*What you are asked to do*. Set down exactly the lines below, from the one containing "xnor2_1: 31 / 272" through the final line, and include no others.

*Input for this task*.
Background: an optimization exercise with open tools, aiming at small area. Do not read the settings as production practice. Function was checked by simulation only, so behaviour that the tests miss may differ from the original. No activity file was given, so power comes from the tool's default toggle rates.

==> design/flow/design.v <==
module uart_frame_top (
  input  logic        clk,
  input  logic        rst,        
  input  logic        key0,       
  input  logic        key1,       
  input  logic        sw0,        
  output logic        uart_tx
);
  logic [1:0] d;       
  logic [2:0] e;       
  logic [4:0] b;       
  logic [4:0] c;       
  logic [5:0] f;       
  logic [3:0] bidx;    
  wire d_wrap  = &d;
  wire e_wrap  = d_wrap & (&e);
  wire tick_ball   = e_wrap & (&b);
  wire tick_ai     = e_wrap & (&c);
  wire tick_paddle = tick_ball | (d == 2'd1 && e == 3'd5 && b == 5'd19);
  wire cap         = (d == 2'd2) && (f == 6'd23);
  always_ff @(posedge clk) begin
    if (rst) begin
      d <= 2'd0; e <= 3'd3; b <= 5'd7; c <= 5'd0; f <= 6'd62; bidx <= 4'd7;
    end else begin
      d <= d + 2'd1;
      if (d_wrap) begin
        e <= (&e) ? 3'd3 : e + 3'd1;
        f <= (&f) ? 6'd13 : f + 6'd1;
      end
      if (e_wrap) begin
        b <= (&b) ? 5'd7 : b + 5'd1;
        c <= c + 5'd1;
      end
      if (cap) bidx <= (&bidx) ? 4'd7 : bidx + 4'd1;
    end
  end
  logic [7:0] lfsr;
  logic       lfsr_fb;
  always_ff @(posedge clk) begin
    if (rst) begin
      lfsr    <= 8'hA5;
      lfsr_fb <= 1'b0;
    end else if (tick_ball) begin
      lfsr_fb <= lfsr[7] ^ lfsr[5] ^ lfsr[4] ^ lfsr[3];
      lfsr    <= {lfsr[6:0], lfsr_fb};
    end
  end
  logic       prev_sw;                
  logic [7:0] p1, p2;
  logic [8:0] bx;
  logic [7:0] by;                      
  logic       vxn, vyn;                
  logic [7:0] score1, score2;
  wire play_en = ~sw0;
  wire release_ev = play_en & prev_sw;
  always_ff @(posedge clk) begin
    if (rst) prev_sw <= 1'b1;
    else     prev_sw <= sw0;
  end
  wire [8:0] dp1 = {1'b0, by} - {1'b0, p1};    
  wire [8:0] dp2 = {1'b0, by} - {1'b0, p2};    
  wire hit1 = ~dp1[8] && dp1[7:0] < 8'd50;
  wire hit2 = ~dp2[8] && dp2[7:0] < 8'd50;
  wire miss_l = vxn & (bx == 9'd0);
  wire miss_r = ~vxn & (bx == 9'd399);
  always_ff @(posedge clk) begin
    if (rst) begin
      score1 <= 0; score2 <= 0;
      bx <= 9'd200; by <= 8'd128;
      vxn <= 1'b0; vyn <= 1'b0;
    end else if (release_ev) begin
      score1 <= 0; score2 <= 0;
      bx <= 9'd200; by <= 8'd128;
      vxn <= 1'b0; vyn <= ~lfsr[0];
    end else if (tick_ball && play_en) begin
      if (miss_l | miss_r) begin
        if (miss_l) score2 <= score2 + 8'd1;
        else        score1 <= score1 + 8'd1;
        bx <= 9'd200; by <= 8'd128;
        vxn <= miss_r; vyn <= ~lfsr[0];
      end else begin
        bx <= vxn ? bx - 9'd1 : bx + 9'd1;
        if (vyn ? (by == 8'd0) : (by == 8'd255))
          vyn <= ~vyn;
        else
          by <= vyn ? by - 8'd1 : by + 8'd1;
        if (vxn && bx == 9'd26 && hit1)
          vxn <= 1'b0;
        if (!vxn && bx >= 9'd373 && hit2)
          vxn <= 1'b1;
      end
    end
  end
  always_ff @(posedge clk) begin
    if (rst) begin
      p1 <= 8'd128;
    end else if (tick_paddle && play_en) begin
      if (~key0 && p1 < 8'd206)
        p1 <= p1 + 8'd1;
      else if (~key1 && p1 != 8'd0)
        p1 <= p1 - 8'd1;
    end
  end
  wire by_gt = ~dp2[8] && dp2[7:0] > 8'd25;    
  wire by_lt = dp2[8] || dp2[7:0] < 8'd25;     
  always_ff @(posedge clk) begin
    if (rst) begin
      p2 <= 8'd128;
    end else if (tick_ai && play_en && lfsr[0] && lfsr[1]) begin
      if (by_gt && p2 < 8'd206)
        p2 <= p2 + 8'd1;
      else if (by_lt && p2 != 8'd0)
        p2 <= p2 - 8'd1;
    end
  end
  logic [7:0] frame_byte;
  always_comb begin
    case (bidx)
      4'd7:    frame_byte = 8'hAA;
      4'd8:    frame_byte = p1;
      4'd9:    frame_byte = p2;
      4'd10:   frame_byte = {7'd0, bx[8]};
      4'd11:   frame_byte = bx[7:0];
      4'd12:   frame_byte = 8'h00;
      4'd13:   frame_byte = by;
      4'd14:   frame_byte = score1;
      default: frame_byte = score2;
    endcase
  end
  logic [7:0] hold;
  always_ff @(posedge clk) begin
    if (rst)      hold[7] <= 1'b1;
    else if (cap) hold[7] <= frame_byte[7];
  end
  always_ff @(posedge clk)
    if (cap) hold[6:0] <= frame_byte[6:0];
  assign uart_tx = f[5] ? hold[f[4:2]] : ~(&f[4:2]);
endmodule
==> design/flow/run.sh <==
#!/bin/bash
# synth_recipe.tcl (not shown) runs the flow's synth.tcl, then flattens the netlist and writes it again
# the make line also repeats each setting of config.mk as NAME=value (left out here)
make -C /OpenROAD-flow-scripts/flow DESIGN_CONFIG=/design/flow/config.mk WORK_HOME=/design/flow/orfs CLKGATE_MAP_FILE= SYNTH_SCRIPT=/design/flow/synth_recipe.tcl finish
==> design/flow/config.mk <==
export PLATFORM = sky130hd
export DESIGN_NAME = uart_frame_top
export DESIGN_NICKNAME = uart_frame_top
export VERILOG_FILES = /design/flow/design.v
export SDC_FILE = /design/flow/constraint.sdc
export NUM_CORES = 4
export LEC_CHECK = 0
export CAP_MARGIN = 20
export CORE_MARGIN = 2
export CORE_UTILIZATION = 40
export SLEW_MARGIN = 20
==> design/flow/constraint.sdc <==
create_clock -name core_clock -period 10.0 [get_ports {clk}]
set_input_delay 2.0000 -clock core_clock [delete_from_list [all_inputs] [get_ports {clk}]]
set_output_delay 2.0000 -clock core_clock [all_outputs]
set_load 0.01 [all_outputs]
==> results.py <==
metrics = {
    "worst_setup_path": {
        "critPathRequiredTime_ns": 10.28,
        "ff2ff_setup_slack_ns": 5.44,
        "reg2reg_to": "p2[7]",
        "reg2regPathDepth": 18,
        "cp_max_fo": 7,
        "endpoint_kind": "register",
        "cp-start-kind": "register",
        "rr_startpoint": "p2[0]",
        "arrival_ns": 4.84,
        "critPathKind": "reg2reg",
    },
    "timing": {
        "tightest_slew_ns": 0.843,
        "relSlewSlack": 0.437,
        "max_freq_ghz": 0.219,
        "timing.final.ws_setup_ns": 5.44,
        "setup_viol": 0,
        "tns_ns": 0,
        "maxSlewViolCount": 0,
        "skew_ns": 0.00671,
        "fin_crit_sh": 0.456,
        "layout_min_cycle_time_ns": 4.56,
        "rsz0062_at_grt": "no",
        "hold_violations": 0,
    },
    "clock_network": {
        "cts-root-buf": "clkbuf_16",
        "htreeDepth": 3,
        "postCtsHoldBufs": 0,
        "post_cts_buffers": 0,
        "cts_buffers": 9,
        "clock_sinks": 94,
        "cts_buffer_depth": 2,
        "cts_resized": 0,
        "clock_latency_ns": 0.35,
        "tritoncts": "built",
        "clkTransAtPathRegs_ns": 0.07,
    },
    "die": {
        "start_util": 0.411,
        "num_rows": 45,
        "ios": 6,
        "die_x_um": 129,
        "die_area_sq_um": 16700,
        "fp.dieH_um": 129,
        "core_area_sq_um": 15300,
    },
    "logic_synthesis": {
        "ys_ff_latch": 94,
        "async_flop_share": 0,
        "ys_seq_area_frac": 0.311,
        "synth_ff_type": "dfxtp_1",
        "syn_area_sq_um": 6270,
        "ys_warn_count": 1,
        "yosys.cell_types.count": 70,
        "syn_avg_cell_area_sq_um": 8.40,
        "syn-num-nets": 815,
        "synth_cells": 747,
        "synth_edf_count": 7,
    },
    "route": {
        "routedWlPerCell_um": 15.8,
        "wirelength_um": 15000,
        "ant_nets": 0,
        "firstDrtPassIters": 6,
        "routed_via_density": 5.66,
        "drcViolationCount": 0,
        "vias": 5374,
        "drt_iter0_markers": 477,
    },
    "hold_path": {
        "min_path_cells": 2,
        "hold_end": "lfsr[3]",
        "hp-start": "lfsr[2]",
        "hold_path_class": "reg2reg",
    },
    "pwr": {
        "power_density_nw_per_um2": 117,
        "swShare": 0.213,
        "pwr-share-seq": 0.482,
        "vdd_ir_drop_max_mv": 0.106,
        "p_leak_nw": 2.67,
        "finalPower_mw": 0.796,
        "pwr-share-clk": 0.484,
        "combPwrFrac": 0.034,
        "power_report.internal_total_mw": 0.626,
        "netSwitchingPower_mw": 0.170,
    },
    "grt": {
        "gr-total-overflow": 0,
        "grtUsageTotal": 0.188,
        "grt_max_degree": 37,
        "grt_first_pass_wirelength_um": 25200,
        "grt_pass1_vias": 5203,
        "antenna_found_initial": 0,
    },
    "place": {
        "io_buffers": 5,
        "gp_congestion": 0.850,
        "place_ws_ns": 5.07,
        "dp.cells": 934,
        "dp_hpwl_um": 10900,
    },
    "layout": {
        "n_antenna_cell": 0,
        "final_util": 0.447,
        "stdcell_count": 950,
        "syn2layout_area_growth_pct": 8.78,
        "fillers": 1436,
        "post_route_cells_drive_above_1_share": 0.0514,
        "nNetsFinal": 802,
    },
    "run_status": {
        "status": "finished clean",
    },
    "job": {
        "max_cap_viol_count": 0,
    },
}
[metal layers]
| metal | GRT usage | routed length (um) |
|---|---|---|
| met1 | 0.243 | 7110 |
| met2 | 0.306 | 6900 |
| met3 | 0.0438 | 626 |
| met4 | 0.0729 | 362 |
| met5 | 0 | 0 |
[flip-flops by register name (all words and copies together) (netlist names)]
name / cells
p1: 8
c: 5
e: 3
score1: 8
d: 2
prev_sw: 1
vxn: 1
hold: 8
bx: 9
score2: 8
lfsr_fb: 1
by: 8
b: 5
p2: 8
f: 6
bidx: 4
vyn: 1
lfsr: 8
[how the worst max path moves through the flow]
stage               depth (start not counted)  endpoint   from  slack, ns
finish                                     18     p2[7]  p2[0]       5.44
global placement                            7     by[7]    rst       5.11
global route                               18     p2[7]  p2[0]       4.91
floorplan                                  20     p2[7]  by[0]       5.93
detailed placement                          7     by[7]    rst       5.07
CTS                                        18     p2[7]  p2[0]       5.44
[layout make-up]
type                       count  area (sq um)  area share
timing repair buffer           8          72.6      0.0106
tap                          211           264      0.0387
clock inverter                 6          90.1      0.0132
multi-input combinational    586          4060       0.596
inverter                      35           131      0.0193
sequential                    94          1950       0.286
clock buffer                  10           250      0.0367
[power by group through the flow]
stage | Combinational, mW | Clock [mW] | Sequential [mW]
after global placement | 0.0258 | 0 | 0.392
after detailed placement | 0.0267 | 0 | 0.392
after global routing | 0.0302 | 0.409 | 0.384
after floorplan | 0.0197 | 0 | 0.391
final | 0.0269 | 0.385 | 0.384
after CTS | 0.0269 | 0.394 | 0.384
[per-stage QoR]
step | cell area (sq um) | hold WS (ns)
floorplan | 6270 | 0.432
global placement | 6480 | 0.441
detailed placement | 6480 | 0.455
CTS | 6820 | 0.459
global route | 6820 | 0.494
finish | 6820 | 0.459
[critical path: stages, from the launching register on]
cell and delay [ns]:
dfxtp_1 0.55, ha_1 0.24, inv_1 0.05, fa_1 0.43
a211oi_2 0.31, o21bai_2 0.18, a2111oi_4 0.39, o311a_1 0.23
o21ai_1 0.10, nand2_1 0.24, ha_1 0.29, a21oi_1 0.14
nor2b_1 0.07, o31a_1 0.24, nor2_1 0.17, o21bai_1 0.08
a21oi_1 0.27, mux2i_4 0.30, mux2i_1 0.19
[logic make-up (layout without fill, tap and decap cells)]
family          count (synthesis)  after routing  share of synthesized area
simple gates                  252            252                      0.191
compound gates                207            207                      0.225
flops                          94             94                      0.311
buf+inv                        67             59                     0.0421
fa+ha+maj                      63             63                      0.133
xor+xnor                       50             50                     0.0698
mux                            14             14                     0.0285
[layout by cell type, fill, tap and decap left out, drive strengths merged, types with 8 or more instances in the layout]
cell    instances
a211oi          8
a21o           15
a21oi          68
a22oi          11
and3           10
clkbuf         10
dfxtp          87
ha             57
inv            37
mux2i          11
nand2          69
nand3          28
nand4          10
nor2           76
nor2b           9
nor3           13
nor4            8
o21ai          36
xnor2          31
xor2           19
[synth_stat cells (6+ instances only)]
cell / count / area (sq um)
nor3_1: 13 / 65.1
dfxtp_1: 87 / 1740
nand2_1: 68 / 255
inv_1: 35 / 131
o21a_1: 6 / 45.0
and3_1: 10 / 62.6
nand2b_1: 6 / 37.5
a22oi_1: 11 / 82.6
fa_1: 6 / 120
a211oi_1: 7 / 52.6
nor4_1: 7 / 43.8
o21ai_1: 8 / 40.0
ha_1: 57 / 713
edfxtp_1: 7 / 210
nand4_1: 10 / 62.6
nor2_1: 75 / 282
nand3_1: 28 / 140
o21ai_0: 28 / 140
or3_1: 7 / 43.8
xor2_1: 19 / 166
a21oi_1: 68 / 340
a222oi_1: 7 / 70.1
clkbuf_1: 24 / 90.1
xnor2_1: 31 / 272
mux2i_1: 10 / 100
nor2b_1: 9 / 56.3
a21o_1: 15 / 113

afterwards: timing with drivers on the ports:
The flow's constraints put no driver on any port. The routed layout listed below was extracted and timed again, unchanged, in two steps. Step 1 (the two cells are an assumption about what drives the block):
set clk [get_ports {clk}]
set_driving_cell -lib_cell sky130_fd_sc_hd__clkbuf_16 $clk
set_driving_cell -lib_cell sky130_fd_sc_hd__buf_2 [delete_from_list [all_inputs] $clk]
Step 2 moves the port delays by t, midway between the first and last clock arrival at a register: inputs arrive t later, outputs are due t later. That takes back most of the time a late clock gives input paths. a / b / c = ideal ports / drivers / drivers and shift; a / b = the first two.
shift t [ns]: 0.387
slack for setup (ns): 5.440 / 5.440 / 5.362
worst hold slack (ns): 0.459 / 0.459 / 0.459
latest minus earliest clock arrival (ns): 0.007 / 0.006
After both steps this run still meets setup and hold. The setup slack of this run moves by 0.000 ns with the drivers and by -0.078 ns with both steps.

*Exercise answer*.
xnor2_1: 31 / 272
mux2i_1: 10 / 100
nor2b_1: 9 / 56.3
a21o_1: 15 / 113

afterwards: timing with drivers on the ports:
The flow's constraints put no driver on any port. The routed layout listed below was extracted and timed again, unchanged, in two steps. Step 1 (the two cells are an assumption about what drives the block):
set clk [get_ports {clk}]
set_driving_cell -lib_cell sky130_fd_sc_hd__clkbuf_16 $clk
set_driving_cell -lib_cell sky130_fd_sc_hd__buf_2 [delete_from_list [all_inputs] $clk]
Step 2 moves the port delays by t, midway between the first and last clock arrival at a register: inputs arrive t later, outputs are due t later. That takes back most of the time a late clock gives input paths. a / b / c = ideal ports / drivers / drivers and shift; a / b = the first two.
shift t [ns]: 0.387
slack for setup (ns): 5.440 / 5.440 / 5.362
worst hold slack (ns): 0.459 / 0.459 / 0.459
latest minus earliest clock arrival (ns): 0.007 / 0.006
After both steps this run still meets setup and hold. The setup slack of this run moves by 0.000 ns with the drivers and by -0.078 ns with both steps.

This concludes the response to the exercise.